### config.mk
export PLATFORM = sky130hd
export DESIGN_NAME = seg7_capture
export DESIGN_NICKNAME = d
export VERILOG_FILES = /design/src/rtl/seg7_capture.sv
export SDC_FILE = /design/constraint.sdc
export NUM_CORES = 1
export LEC_CHECK = 0
export BUFFER_PORTS_ARGS = -buffer_cell sky130_fd_sc_hd__buf_2
export CAP_MARGIN = 20
export CELL_PAD_IN_SITES_DETAIL_PLACEMENT = 1
export CELL_PAD_IN_SITES_GLOBAL_PLACEMENT = 1
export CORE_MARGIN = 2
export CORE_UTILIZATION = 46
export CTS_BUF_LIST = sky130_fd_sc_hd__clkbuf_16
export CTS_CLUSTER_DIAMETER = 80
export DETAILED_ROUTE_END_ITERATION = 7
export GPL_ROUTABILITY_DRIVEN = 0
export GPL_TIMING_DRIVEN = 0
export PLACE_DENSITY = 0.8
export SETUP_SLACK_MARGIN = 0.05
export SLEW_MARGIN = 10
export SYNTH_ARGS = -nofsm -noshare
export SYNTH_HDL_FRONTEND = slang
export SYNTH_SLANG_ARGS = --single-unit
### constraint.sdc
create_clock -name clk -period 2.4 [get_ports clk]
set_clock_uncertainty 0.1 [all_clocks]
set_input_delay 0.48 -clock clk [delete_from_list [all_inputs] [get_ports clk]]
set_output_delay 0.48 -clock clk [all_outputs]
set_load 0.01 [all_outputs]
<file path="src/rtl/mul_char_pkg.sv">
// Shared types and width helpers for the approximate-multiplier
// characterisation engine.
package mul_char_pkg;

    typedef enum logic [1:0] {
        ST_IDLE  = 2'd0,
        ST_SWEEP = 2'd1,
        ST_DRAIN = 2'd2,
        ST_DONE  = 2'd3
    } state_t;

    // Nominal operand width of the multipliers being characterised
    localparam int W_DEF  = 4;

    // Derived widths at the nominal operand width
    localparam int PW     = 2 * W_DEF;
    localparam int CNT_W  = 2 * W_DEF + 1;
    localparam int SUM_W  = 4 * W_DEF;
    localparam int BIAS_W = 4 * W_DEF + 1;

    // Same derivations for an arbitrary operand width
    function automatic int pw_of(input int w);
        return 2 * w;
    endfunction

    function automatic int cnt_w_of(input int w);
        return 2 * w + 1;
    endfunction

    function automatic int sum_w_of(input int w);
        return 4 * w;
    endfunction

    function automatic int bias_w_of(input int w);
        return 4 * w + 1;
    endfunction

endpackage

</file>
<file path="src/rtl/mul_err_acc.sv">
// Compare stage and error accumulators: exact product, signed error,
// absolute error, and first-occurrence worst-case tracking.
module mul_err_acc
    import mul_char_pkg::*;
#(
    parameter int W = W_DEF
) (
    input  logic                           clk,
    input  logic                           rst,
    input  logic                           clr,
    input  logic                           vld,
    input  logic [W-1:0]                   a,
    input  logic [W-1:0]                   b,
    input  logic [pw_of(W)-1:0]            p,
    output logic [cnt_w_of(W)-1:0]         err_cnt,
    output logic [sum_w_of(W)-1:0]         sum_abs,
    output logic signed [bias_w_of(W)-1:0] bias,
    output logic [pw_of(W)-1:0]            max_err,
    output logic [W-1:0]                   wce_a,
    output logic [W-1:0]                   wce_b
);

    localparam int P_W = pw_of(W);
    localparam int C_W = cnt_w_of(W);
    localparam int S_W = sum_w_of(W);
    localparam int B_W = bias_w_of(W);

    logic [P_W-1:0]        exact;
    logic signed [P_W:0]   diff;
    logic signed [P_W:0]   diff_neg;
    logic [P_W-1:0]        absd;

    // Exact product and error of the returned product; |diff| never exceeds 2^P_W-1
    always_comb begin
        exact    = {{W{1'b0}}, a} * {{W{1'b0}}, b};
        diff     = $signed({1'b0, p}) - $signed({1'b0, exact});
        diff_neg = -diff;
        absd     = diff[P_W] ? diff_neg[P_W-1:0] : diff[P_W-1:0];
    end

    // Accumulate metrics on each aligned compare; strict '>' keeps the first worst case
    always_ff @(posedge clk) begin
        if (rst || clr) begin
            err_cnt <= '0;
            sum_abs <= '0;
            bias    <= '0;
            max_err <= '0;
            wce_a   <= '0;
            wce_b   <= '0;
        end else if (vld) begin
            err_cnt <= err_cnt + C_W'(diff != '0);
            sum_abs <= sum_abs + {{(S_W-P_W){1'b0}}, absd};
            bias    <= bias + $signed({{(B_W-P_W-1){diff[P_W]}}, diff});
            if (absd > max_err) begin
                max_err <= absd;
                wce_a   <= a;
                wce_b   <= b;
            end
        end
    end

endmodule

</file>
<file path="src/rtl/mul_err_sweep.sv">
// Sweep engine: walks every operand pair through an attached multiplier,
// re-aligns the returned product with its operands and feeds the
// compare/accumulate stage.
module mul_err_sweep
    import mul_char_pkg::*;
#(
    parameter int W       = W_DEF,
    parameter int DUT_LAT = 0
) (
    input  logic                           clk,
    input  logic                           rst,
    input  logic                           start,
    output logic [W-1:0]                   a_o,
    output logic [W-1:0]                   b_o,
    input  logic [pw_of(W)-1:0]            p_i,
    output logic                           busy,
    output logic                           done,
    output logic [cnt_w_of(W)-1:0]         err_cnt,
    output logic [sum_w_of(W)-1:0]         sum_abs,
    output logic signed [bias_w_of(W)-1:0] bias,
    output logic [pw_of(W)-1:0]            mae,
    output logic [pw_of(W)-1:0]            max_err,
    output logic [W-1:0]                   wce_a,
    output logic [W-1:0]                   wce_b
);

    localparam int P_W  = pw_of(W);
    localparam int S_W  = sum_w_of(W);
    localparam int DC_W = (DUT_LAT > 1) ? $clog2(DUT_LAT) : 1;

    localparam logic [P_W-1:0]  IDX_LAST   = '1;
    localparam logic [DC_W-1:0] DRAIN_LAST = DC_W'(DUT_LAT - 1);

    state_t          state;
    logic [P_W-1:0]  idx;
    logic [DC_W-1:0] drain_cnt;
    logic            vld_p0;
    logic            clr_acc;

    logic [W-1:0]    cmp_a;
    logic [W-1:0]    cmp_b;
    logic            cmp_vld;

    // Accumulators restart on the same edge a sweep is accepted
    assign clr_acc = start && (state == ST_IDLE || state == ST_DONE);

    // Sweep FSM with registered operands, issue-valid, busy and done
    always_ff @(posedge clk) begin
        if (rst) begin
            state     <= ST_IDLE;
            idx       <= '0;
            drain_cnt <= '0;
            vld_p0    <= 1'b0;
            a_o       <= '0;
            b_o       <= '0;
            busy      <= 1'b0;
            done      <= 1'b0;
        end else begin
            case (state)
                ST_IDLE, ST_DONE: begin
                    if (start) begin
                        state  <= ST_SWEEP;
                        idx    <= '0;
                        a_o    <= '0;
                        b_o    <= '0;
                        vld_p0 <= 1'b1;
                        busy   <= 1'b1;
                        done   <= 1'b0;
                    end
                end
                ST_SWEEP: begin
                    if (idx == IDX_LAST) begin
                        vld_p0 <= 1'b0;
                        a_o    <= '0;
                        b_o    <= '0;
                        if (DUT_LAT > 0) begin
                            state     <= ST_DRAIN;
                            drain_cnt <= '0;
                        end else begin
                            state <= ST_DONE;
                            busy  <= 1'b0;
                            done  <= 1'b1;
                        end
                    end else begin
                        idx        <= idx + 1'b1;
                        {b_o, a_o} <= idx + 1'b1;
                    end
                end
                ST_DRAIN: begin
                    if (drain_cnt == DRAIN_LAST) begin
                        state <= ST_DONE;
                        busy  <= 1'b0;
                        done  <= 1'b1;
                    end else begin
                        drain_cnt <= drain_cnt + 1'b1;
                    end
                end
                default: begin
                    state <= ST_IDLE;
                end
            endcase
        end
    end

    generate
        if (DUT_LAT == 0) begin : g_nodly
            assign cmp_a   = a_o;
            assign cmp_b   = b_o;
            assign cmp_vld = vld_p0;
        end else begin : g_dly
            logic [W-1:0] a_p   [DUT_LAT];
            logic [W-1:0] b_p   [DUT_LAT];
            logic         vld_p [DUT_LAT];

            // Delay issued operands by the multiplier latency so they meet their product
            always_ff @(posedge clk) begin
                if (rst) begin
                    for (int i = 0; i < DUT_LAT; i++) begin
                        a_p[i]   <= '0;
                        b_p[i]   <= '0;
                        vld_p[i] <= 1'b0;
                    end
                end else begin
                    a_p[0]   <= a_o;
                    b_p[0]   <= b_o;
                    vld_p[0] <= vld_p0;
                    for (int i = 1; i < DUT_LAT; i++) begin
                        a_p[i]   <= a_p[i-1];
                        b_p[i]   <= b_p[i-1];
                        vld_p[i] <= vld_p[i-1];
                    end
                end
            end

            assign cmp_a   = a_p[DUT_LAT-1];
            assign cmp_b   = b_p[DUT_LAT-1];
            assign cmp_vld = vld_p[DUT_LAT-1];
        end
    endgenerate

    mul_err_acc #(
        .W (W)
    ) u_acc (
        .clk     (clk),
        .rst     (rst),
        .clr     (clr_acc),
        .vld     (cmp_vld),
        .a       (cmp_a),
        .b       (cmp_b),
        .p       (p_i),
        .err_cnt (err_cnt),
        .sum_abs (sum_abs),
        .bias    (bias),
        .max_err (max_err),
        .wce_a   (wce_a),
        .wce_b   (wce_b)
    );

    // Mean over 2^(2W) pairs is a plain right shift
    assign mae = sum_abs[S_W-1:P_W];

endmodule

</file>
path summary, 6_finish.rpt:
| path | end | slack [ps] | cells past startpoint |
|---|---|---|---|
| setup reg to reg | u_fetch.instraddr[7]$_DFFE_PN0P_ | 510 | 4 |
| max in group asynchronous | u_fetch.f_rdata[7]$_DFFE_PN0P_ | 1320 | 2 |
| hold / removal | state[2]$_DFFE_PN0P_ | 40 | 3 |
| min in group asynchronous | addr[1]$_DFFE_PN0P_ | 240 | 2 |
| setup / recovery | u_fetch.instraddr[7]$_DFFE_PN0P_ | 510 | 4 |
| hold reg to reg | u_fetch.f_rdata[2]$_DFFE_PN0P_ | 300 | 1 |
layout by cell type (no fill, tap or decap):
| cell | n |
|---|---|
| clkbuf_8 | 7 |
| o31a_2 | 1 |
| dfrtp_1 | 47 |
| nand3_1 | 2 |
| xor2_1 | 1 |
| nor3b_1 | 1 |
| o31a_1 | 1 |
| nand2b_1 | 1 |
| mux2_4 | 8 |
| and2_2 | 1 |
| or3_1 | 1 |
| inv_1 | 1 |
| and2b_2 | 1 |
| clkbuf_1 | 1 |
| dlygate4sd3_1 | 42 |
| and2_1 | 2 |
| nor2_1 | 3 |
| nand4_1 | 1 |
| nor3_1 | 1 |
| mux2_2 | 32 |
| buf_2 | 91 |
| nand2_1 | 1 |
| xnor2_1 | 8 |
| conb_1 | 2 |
### src/rtl/mips_mc.sv
// mips_mc: multicycle MIPS subset core on a single unified memory port.
// Register file, ALU and PC live here; sequencing comes from mips_mc_ctrl.
module mips_mc
    import mips_pkg::*;
#(
    parameter logic [31:0] RESET_PC   = 32'h0000_0000,
    parameter logic        ZEXT_LOGIC = 1'b1
) (
    input  logic        clk,
    input  logic        reset,
    output logic        mem_req,
    output logic        mem_we,
    output logic [31:0] mem_addr,
    output logic [31:0] mem_wdata,
    input  logic [31:0] mem_rdata,
    input  logic        mem_ready,
    output logic        retired,
    output logic        trap
);
    logic [31:0] pc_q, pc_d, ir_q, ir_d, a_q, a_d, b_q, b_d, alu_q, alu_d, mdr_q, mdr_d;
    logic [31:0] regs_q [32];
    logic [31:0] sext, imm, alu_y, wd;
    logic [4:0]  wa;
    alu_op_e     alu_op;
    logic        alu_imm, imm_logic, mem_data, ir_we, ab_we, alu_we, mdr_we;
    logic        pc_inc, pc_br, pc_jmp, reg_we, wb_rd, wb_mem;

    mips_mc_ctrl u_ctrl (
        .clk       (clk),
        .reset     (reset),
        .opcode    (ir_q[31:26]),
        .funct     (ir_q[5:0]),
        .mem_ready (mem_ready),
        .alu_op    (alu_op),
        .alu_imm   (alu_imm),
        .imm_logic (imm_logic),
        .mem_req   (mem_req),
        .mem_we    (mem_we),
        .mem_data  (mem_data),
        .ir_we     (ir_we),
        .ab_we     (ab_we),
        .alu_we    (alu_we),
        .mdr_we    (mdr_we),
        .pc_inc    (pc_inc),
        .pc_br     (pc_br),
        .pc_jmp    (pc_jmp),
        .reg_we    (reg_we),
        .wb_rd     (wb_rd),
        .wb_mem    (wb_mem),
        .retired   (retired),
        .trap      (trap)
    );

    always_comb begin
        sext  = {{16{ir_q[15]}}, ir_q[15:0]};
        imm   = (ZEXT_LOGIC && imm_logic) ? {16'd0, ir_q[15:0]} : sext;
        alu_y = alu(alu_op, a_q, alu_imm ? imm : b_q);
        ir_d  = ir_we ? mem_rdata : ir_q;
        a_d   = ab_we ? regs_q[ir_q[25:21]] : a_q;
        b_d   = ab_we ? regs_q[ir_q[20:16]] : b_q;
        alu_d = alu_we ? alu_y : alu_q;
        mdr_d = mdr_we ? mem_rdata : mdr_q;
        // pc already points past the branch/jump when BRANCH/JUMP run
        pc_d  = pc_inc ? pc_q + 32'd4 :
                (pc_br && a_q == b_q) ? pc_q + {sext[29:0], 2'b00} :
                pc_jmp ? {pc_q[31:28], ir_q[25:0], 2'b00} : pc_q;
        wa    = wb_rd ? ir_q[15:11] : ir_q[20:16];
        wd    = wb_mem ? mdr_q : alu_q;
    end

    assign mem_addr  = mem_data ? alu_q : pc_q;
    assign mem_wdata = b_q;

    always_ff @(posedge clk or negedge reset) begin
        if (!reset) begin
            pc_q  <= RESET_PC;
            ir_q  <= '0;
            a_q   <= '0;
            b_q   <= '0;
            alu_q <= '0;
            mdr_q <= '0;
        end else begin
            pc_q  <= pc_d;
            ir_q  <= ir_d;
            a_q   <= a_d;
            b_q   <= b_d;
            alu_q <= alu_d;
            mdr_q <= mdr_d;
        end
    end

    // r0 is never written, so it reads back as its reset value of zero
    always_ff @(posedge clk or negedge reset) begin
        if (!reset) begin
            for (int i = 0; i < 32; i++) regs_q[i] <= '0;
        end else if (reg_we && wa != 5'd0) begin
            regs_q[wa] <= wd;
        end
    end
endmodule
File: config.mk
export PLATFORM = sky130hd
export DESIGN_NAME = write_source_arbiter
export DESIGN_NICKNAME = d
export VERILOG_FILES = /design/src/rtl/write_source_arbiter.sv
export SDC_FILE = /design/constraint.sdc
export NUM_CORES = 1
export LEC_CHECK = 0
export BUFFER_PORTS_ARGS = -buffer_cell sky130_fd_sc_hd__buf_2
export CORE_MARGIN = 2
export CORE_UTILIZATION = 30
export CTS_BUF_LIST = sky130_fd_sc_hd__clkbuf_4 sky130_fd_sc_hd__clkbuf_8
export CTS_CLUSTER_DIAMETER = 40
export DETAILED_ROUTE_END_ITERATION = 16
export GPL_ROUTABILITY_DRIVEN = 0
export PLACE_DENSITY = 0.54
export SETUP_SLACK_MARGIN = 0.4
export SYNTH_ARGS = -nofsm -noshare
export SYNTH_HDL_FRONTEND = slang
export SYNTH_SLANG_ARGS = --single-unit
File: constraint.sdc
create_clock -name clk -period 2.59 [get_ports clk]
set_clock_uncertainty 0.15 [all_clocks]
set_input_delay 0.518 -clock clk [delete_from_list [all_inputs] [get_ports clk]]
set_output_delay 0.518 -clock clk [all_outputs]
set_load 0.02 [all_outputs]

WHAT YOU NEED TO DO: Work out how many lines of the material include the word "sext", then answer with that number alone.

WRITTEN ANSWER: 4